The incredible shrinking wellness exam

In and out, fast

- ROD LORENZEN Rod Lorenzen is a writer who lives in Little Rock.

They say everything is shrinking these days due to inflation. This might explain my short, unsettling visit to the doctor recently for my annual physical, or “wellness exam,” as the health folks like to call it.

First of all, there was a scrub-wearing harbinger of doom staring me right in the face as I sat for the blood draw.

“Do you know if you have the type of veins that tend to roll?” she asked me sweetly.

I tried to think quickly over my entire history with needles of all types. “As far as I know,” I told her, “no one has ever asserted that I have roll-y veins.”

I wondered if this might be an actual medical condition and whether or not there was a cure for it. Just then, she plunged straight ahead with the needle, which glanced right off a vein that apparently had rolled.

“Well, I almost had it,” she assured me as she tried without success a few more times before scurrying over to enlist the aid of another health-care profession­al. The needle, meanwhile, dangled from my left arm until this new lady came over to help it gain a purchase on the stubborn vein.

They both apologized for my profuse discomfort. “It’s all good,” I said, although this was not quite true and I knew that my blue paper mask was hiding an ugly scowl.

Back I went to the doc’s inner sanctum to await his entry. No sooner had he knocked on the door and walked in than he began explaining how Tuesday had become the new Monday and that he was impossibly busy.

Workmanlik­e and deft, he peeked up my nose, looked in my ears, palpated my stomach, and listened to my heart and lungs. As I had no specific complaints, he concluded the exam.

I believe he might have been in there for three minutes, tops.

He then pronounced me good to go for another year and vanished as quickly as he’d appeared. But he left me much to ponder in our brief time together.

Perhaps he had missed a suspicious bump somewhere on my person or some kind of death-dealing mole? Or maybe there were rogue cells already coursing through my rollish veins that might waylay me down the road?

Back in the car, I decided to stop being such a baby about it and supposed that the doctor had been as thorough as possible in the allotted time. He was, after all, a conscienti­ous and ethical person and I’m sure he did not want to see a pretty good customer like me befall any medical carnage.
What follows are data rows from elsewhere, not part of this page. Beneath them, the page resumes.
<file path="config.mk">
export PLATFORM = sky130hd
export DESIGN_NAME = bresenham_line_rasterizer_unit
export DESIGN_NICKNAME = d
export VERILOG_FILES = /design/src/blr_pkg.sv /design/src/blr_fifo.sv /design/src/blr_front.sv /design/src/blr_back.sv /design/src/bresenham_line_rasterizer_unit.sv
export SDC_FILE = /design/constraint.sdc
export NUM_CORES = 1
export LEC_CHECK = 0
export ABC_AREA = 1
export BUFFER_PORTS_ARGS = -buffer_cell sky130_fd_sc_hd__buf_4
export CAP_MARGIN = 5
export CELL_PAD_IN_SITES_DETAIL_PLACEMENT = 0
export CELL_PAD_IN_SITES_GLOBAL_PLACEMENT = 1
export CORE_MARGIN = 2
export CORE_UTILIZATION = 43
export DETAILED_ROUTE_END_ITERATION = 10
export HOLD_SLACK_MARGIN = 0.08
export PLACE_DENSITY_LB_ADDON = 0.1
export SLEW_MARGIN = 20
export SYNTH_ARGS = -nofsm -noshare
export SYNTH_HDL_FRONTEND = slang
export SYNTH_HIERARCHICAL = 1
export SYNTH_SLANG_ARGS = --single-unit
</file>
<file path="constraint.sdc">
create_clock -name clk -period 4.3 [get_ports clk]
set_input_delay 0.645 -clock clk [delete_from_list [all_inputs] [get_ports clk]]
set_output_delay 0.645 -clock clk [all_outputs]
set_load 0.05 [all_outputs]
</file>
<file path="src/blr_pkg.sv">
// Shared types and constants for the Bresenham line rasterizer.
// No dependencies; used by blr_front, blr_fifo, blr_back and the top level.
package blr_pkg;

  // Input item kind carried on in_tuser
  typedef enum logic {
    OP_START   = 1'b0,
    OP_ADVANCE = 1'b1
  } blr_op_t;

  // Depth of the command queue between front and back
  localparam int QUEUE_DEPTH = 2;

endpackage

</file>
<file path="src/blr_fifo.sv">
// Small register queue that decouples the setup front end from the pixel stepper.
// Depends on blr_pkg for the queue depth.
module blr_fifo #(
  parameter int WIDTH = 8
) (
  input  logic             clk,
  input  logic             rst_n,
  input  logic             push,
  input  logic [WIDTH-1:0] push_data,
  output logic             full,
  input  logic             pop,
  output logic             empty,
  output logic [WIDTH-1:0] head_data
);

  localparam int DEPTH = blr_pkg::QUEUE_DEPTH;
  localparam int PTR_W = (DEPTH > 1) ? $clog2(DEPTH) : 1;
  localparam int CNT_W = $clog2(DEPTH + 1);

  logic [WIDTH-1:0] mem_r [DEPTH];
  logic [PTR_W-1:0] wr_ptr_r, wr_ptr_nxt;
  logic [PTR_W-1:0] rd_ptr_r, rd_ptr_nxt;
  logic [CNT_W-1:0] count_r, count_nxt;

  assign full      = (count_r == CNT_W'(DEPTH));
  assign empty     = (count_r == '0);
  assign head_data = mem_r[rd_ptr_r];

  always_comb begin
    wr_ptr_nxt = wr_ptr_r;
    rd_ptr_nxt = rd_ptr_r;
    count_nxt  = count_r;
    if (push) begin
      wr_ptr_nxt = (wr_ptr_r == PTR_W'(DEPTH - 1)) ? '0 : wr_ptr_r + 1'b1;
    end
    if (pop) begin
      rd_ptr_nxt = (rd_ptr_r == PTR_W'(DEPTH - 1)) ? '0 : rd_ptr_r + 1'b1;
    end
    case ({push, pop})
      2'b10:   count_nxt = count_r + 1'b1;
      2'b01:   count_nxt = count_r - 1'b1;
      default: count_nxt = count_r;
    endcase
  end

  always_ff @(posedge clk) begin
    if (!rst_n) begin
      wr_ptr_r <= '0;
      rd_ptr_r <= '0;
      count_r  <= '0;
    end else begin
      wr_ptr_r <= wr_ptr_nxt;
      rd_ptr_r <= rd_ptr_nxt;
      count_r  <= count_nxt;
    end
  end

  always_ff @(posedge clk) begin
    if (push) begin
      mem_r[wr_ptr_r] <= push_data;
    end
  end

endmodule

</file>
<file path="src/blr_front.sv">
// Front end: classifies input items and does the line setup for start items
// (extents, major axis, endpoint order, minor direction). Uses blr_pkg.
module blr_front #(
  parameter int COORD_BITS = 11
) (
  input  blr_pkg::blr_op_t        op,
  input  logic [COORD_BITS-1:0]   start_x,
  input  logic [COORD_BITS-1:0]   start_y,
  input  logic [COORD_BITS-1:0]   end_x,
  input  logic [COORD_BITS-1:0]   end_y,
  // {minor_up, x_is_major, delta_minor, delta_major, stop_major, first_y, first_x, op}
  output logic [5*COORD_BITS+2:0] entry
);

  localparam int C = COORD_BITS;

  logic [C-1:0] dx, dy;
  logic         x_gt, y_gt, x_lt, y_lt;
  logic         x_major, swap, minor_up;
  logic [C-1:0] first_x, first_y, stop_major, d_major, d_minor;

  always_comb begin
    x_gt = start_x > end_x;
    x_lt = end_x > start_x;
    y_gt = start_y > end_y;
    y_lt = end_y > start_y;
    dx   = x_gt ? (start_x - end_x) : (end_x - start_x);
    dy   = y_gt ? (start_y - end_y) : (end_y - start_y);

    // ties go to x
    x_major = (dx >= dy);
    swap    = x_major ? x_gt : y_gt;

    first_x    = swap ? end_x : start_x;
    first_y    = swap ? end_y : start_y;
    stop_major = x_major ? (swap ? start_x : end_x) : (swap ? start_y : end_y);
    d_major    = x_major ? dx : dy;
    d_minor    = x_major ? dy : dx;
    // minor direction after the endpoints are ordered
    minor_up   = x_major ? (swap ? y_gt : y_lt) : (swap ? x_gt : x_lt);

    entry = {minor_up, x_major, d_minor, d_major, stop_major, first_y, first_x, op};
  end

endmodule

</file>
<file path="src/blr_back.sv">
// Back end: holds the active line and steps one pixel per advance entry
// while a line is active. Drives the registered result beat. Uses blr_pkg.
module blr_back #(
  parameter int COORD_BITS = 11
) (
  input  logic                    clk,
  input  logic                    rst_n,
  input  logic                    q_empty,
  input  logic [5*COORD_BITS+2:0] q_entry,
  output logic                    q_pop,
  output logic                    res_valid,
  input  logic                    res_ready,
  output logic [COORD_BITS-1:0]   res_x,
  output logic [COORD_BITS-1:0]   res_y,
  output logic                    res_pixel_valid,
  output logic                    res_last
);

  localparam int C = COORD_BITS;
  localparam int D = COORD_BITS + 2;

  blr_pkg::blr_op_t e_op;
  logic [C-1:0]     e_x, e_y, e_stop, e_dmaj, e_dmin;
  logic             e_xmaj, e_mup;

  // line state
  logic [C-1:0]        cur_x_r, cur_x_nxt;
  logic [C-1:0]        cur_y_r, cur_y_nxt;
  logic [C-1:0]        stop_r, stop_nxt;
  logic signed [D-1:0] dec_r, dec_nxt;
  logic signed [D-1:0] inc_pos_r, inc_pos_nxt;
  logic signed [D-1:0] inc_neg_r, inc_neg_nxt;
  logic                xmaj_r, xmaj_nxt;
  logic                mup_r, mup_nxt;
  logic                active_r, active_nxt;

  // result register
  logic         out_valid_r, out_valid_nxt;
  logic [C-1:0] out_x_r, out_x_nxt;
  logic [C-1:0] out_y_r, out_y_nxt;
  logic         out_pv_r, out_pv_nxt;
  logic         out_last_r, out_last_nxt;

  logic         step_minor;
  logic [C-1:0] major_inc, minor_step, major_cur, minor_cur;

  assign {e_mup, e_xmaj, e_dmin, e_dmaj, e_stop, e_y, e_x, e_op} = q_entry;

  assign q_pop = !q_empty && (!out_valid_r || res_ready);

  always_comb begin
    cur_x_nxt     = cur_x_r;
    cur_y_nxt     = cur_y_r;
    stop_nxt      = stop_r;
    dec_nxt       = dec_r;
    inc_pos_nxt   = inc_pos_r;
    inc_neg_nxt   = inc_neg_r;
    xmaj_nxt      = xmaj_r;
    mup_nxt       = mup_r;
    active_nxt    = active_r;
    out_valid_nxt = out_valid_r && !res_ready;
    out_x_nxt     = out_x_r;
    out_y_nxt     = out_y_r;
    out_pv_nxt    = out_pv_r;
    out_last_nxt  = out_last_r;

    step_minor = !dec_r[D-1];
    major_cur  = xmaj_r ? cur_x_r : cur_y_r;
    minor_cur  = xmaj_r ? cur_y_r : cur_x_r;
    major_inc  = major_cur + 1'b1;
    minor_step = !step_minor ? minor_cur : (mup_r ? minor_cur + 1'b1 : minor_cur - 1'b1);

    if (q_pop) begin
      out_valid_nxt = 1'b1;
      if (e_op == blr_pkg::OP_START) begin
        cur_x_nxt    = e_x;
        cur_y_nxt    = e_y;
        stop_nxt     = e_stop;
        xmaj_nxt     = e_xmaj;
        mup_nxt      = e_mup;
        inc_pos_nxt  = {1'b0, e_dmin, 1'b0};
        inc_neg_nxt  = {1'b0, e_dmin, 1'b0} - {1'b0, e_dmaj, 1'b0};
        dec_nxt      = {1'b0, e_dmin, 1'b0} - {2'b00, e_dmaj};
        active_nxt   = (e_dmaj != '0);
        out_x_nxt    = e_x;
        out_y_nxt    = e_y;
        out_pv_nxt   = 1'b1;
        out_last_nxt = (e_dmaj == '0);
      end else if (!active_r) begin
        out_x_nxt    = '0;
        out_y_nxt    = '0;
        out_pv_nxt   = 1'b0;
        out_last_nxt = 1'b0;
      end else begin
        dec_nxt    = dec_r + (step_minor ? inc_neg_r : inc_pos_r);
        cur_x_nxt  = xmaj_r ? major_inc : minor_step;
        cur_y_nxt  = xmaj_r ? minor_step : major_inc;
        active_nxt = (major_inc != stop_r);
        out_x_nxt    = cur_x_nxt;
        out_y_nxt    = cur_y_nxt;
        out_pv_nxt   = 1'b1;
        out_last_nxt = (major_inc == stop_r);
      end
    end
  end

  always_ff @(posedge clk) begin
    if (!rst_n) begin
      active_r    <= 1'b0;
      xmaj_r      <= 1'b1;
      out_valid_r <= 1'b0;
    end else begin
      active_r    <= active_nxt;
      xmaj_r      <= xmaj_nxt;
      out_valid_r <= out_valid_nxt;
    end
  end

  always_ff @(posedge clk) begin
    cur_x_r    <= cur_x_nxt;
    cur_y_r    <= cur_y_nxt;
    stop_r     <= stop_nxt;
    dec_r      <= dec_nxt;
    inc_pos_r  <= inc_pos_nxt;
    inc_neg_r  <= inc_neg_nxt;
    mup_r      <= mup_nxt;
    out_x_r    <= out_x_nxt;
    out_y_r    <= out_y_nxt;
    out_pv_r   <= out_pv_nxt;
    out_last_r <= out_last_nxt;
  end

  assign res_valid       = out_valid_r;
  assign res_x           = out_x_r;
  assign res_y           = out_y_r;
  assign res_pixel_valid = out_pv_r;
  assign res_last        = out_last_r;

endmodule

</file>
<file path="src/bresenham_line_rasterizer_unit.sv">
// Bresenham line rasterizer, top level. An accepted input beat is set up into the queue,
// then stepped from the queue into the result register to form its result beat.
// Throughput: one beat per cycle, start or advance, unless out_tready holds back a result
// beat; the back end steps one pixel per cycle with one add and compare on the error term.
// Reset (rst_n low, synchronous): queue empty, no line active, no result pending.
// Depends on blr_pkg, blr_front, blr_fifo and blr_back.
module bresenham_line_rasterizer_unit #(
  parameter int COORD_BITS = 11
) (
  input  logic clk,
  input  logic rst_n,

  input  logic in_tvalid,
  output logic in_tready,
  // start_x, start_y, end_x, end_y from bit 0 up, zero padded to whole bytes
  input  logic [((4*COORD_BITS+7)/8)*8-1:0] in_tdata,
  // operation (0 start, 1 advance)
  input  logic in_tuser,

  output logic out_tvalid,
  input  logic out_tready,
  // pixel_x, pixel_y from bit 0 up, zero padded to whole bytes
  output logic [((2*COORD_BITS+7)/8)*8-1:0] out_tdata,
  // pixel_valid
  output logic out_tuser,
  // last_pixel
  output logic out_tlast
);

  localparam int C       = COORD_BITS;
  localparam int ENTRY_W = 5*COORD_BITS + 3;
  localparam int OUT_W   = ((2*COORD_BITS+7)/8)*8;

  logic [ENTRY_W-1:0] front_entry;
  logic [ENTRY_W-1:0] head_entry;
  logic               q_full, q_empty, q_pop, push;
  logic [C-1:0]       res_x, res_y;

  // accept whenever the queue has room; the back end drains it independently
  assign in_tready = !q_full;
  assign push      = in_tvalid && in_tready;

  blr_front #(.COORD_BITS(COORD_BITS)) u_front (
    .op      (blr_pkg::blr_op_t'(in_tuser)),
    .start_x (in_tdata[C-1:0]),
    .start_y (in_tdata[2*C-1:C]),
    .end_x   (in_tdata[3*C-1:2*C]),
    .end_y   (in_tdata[4*C-1:3*C]),
    .entry   (front_entry)
  );

  blr_fifo #(.WIDTH(ENTRY_W)) u_queue (
    .clk       (clk),
    .rst_n     (rst_n),
    .push      (push),
    .push_data (front_entry),
    .full      (q_full),
    .pop       (q_pop),
    .empty     (q_empty),
    .head_data (head_entry)
  );

  // step the line and hold each result beat until the sink takes it
  blr_back #(.COORD_BITS(COORD_BITS)) u_back (
    .clk             (clk),
    .rst_n           (rst_n),
    .q_empty         (q_empty),
    .q_entry         (head_entry),
    .q_pop           (q_pop),
    .res_valid       (out_tvalid),
    .res_ready       (out_tready),
    .res_x           (res_x),
    .res_y           (res_y),
    .res_pixel_valid (out_tuser),
    .res_last        (out_tlast)
  );

  assign out_tdata = OUT_W'({res_y, res_x});

endmodule
</file>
And just maybe he actually did me a favor by not poking too far into the future of my relatively good wellness only to emerge with something scary.

After all, there is such a thing as too much info.

For example, there was the time ol’ Dizzy Dean, the great Cardinals’ pitcher, got hit in the head with a baseball and had to go to the hospital. The legendary headline in the next day’s paper read: “X-ray of Dean’s Head Reveals Nothing.”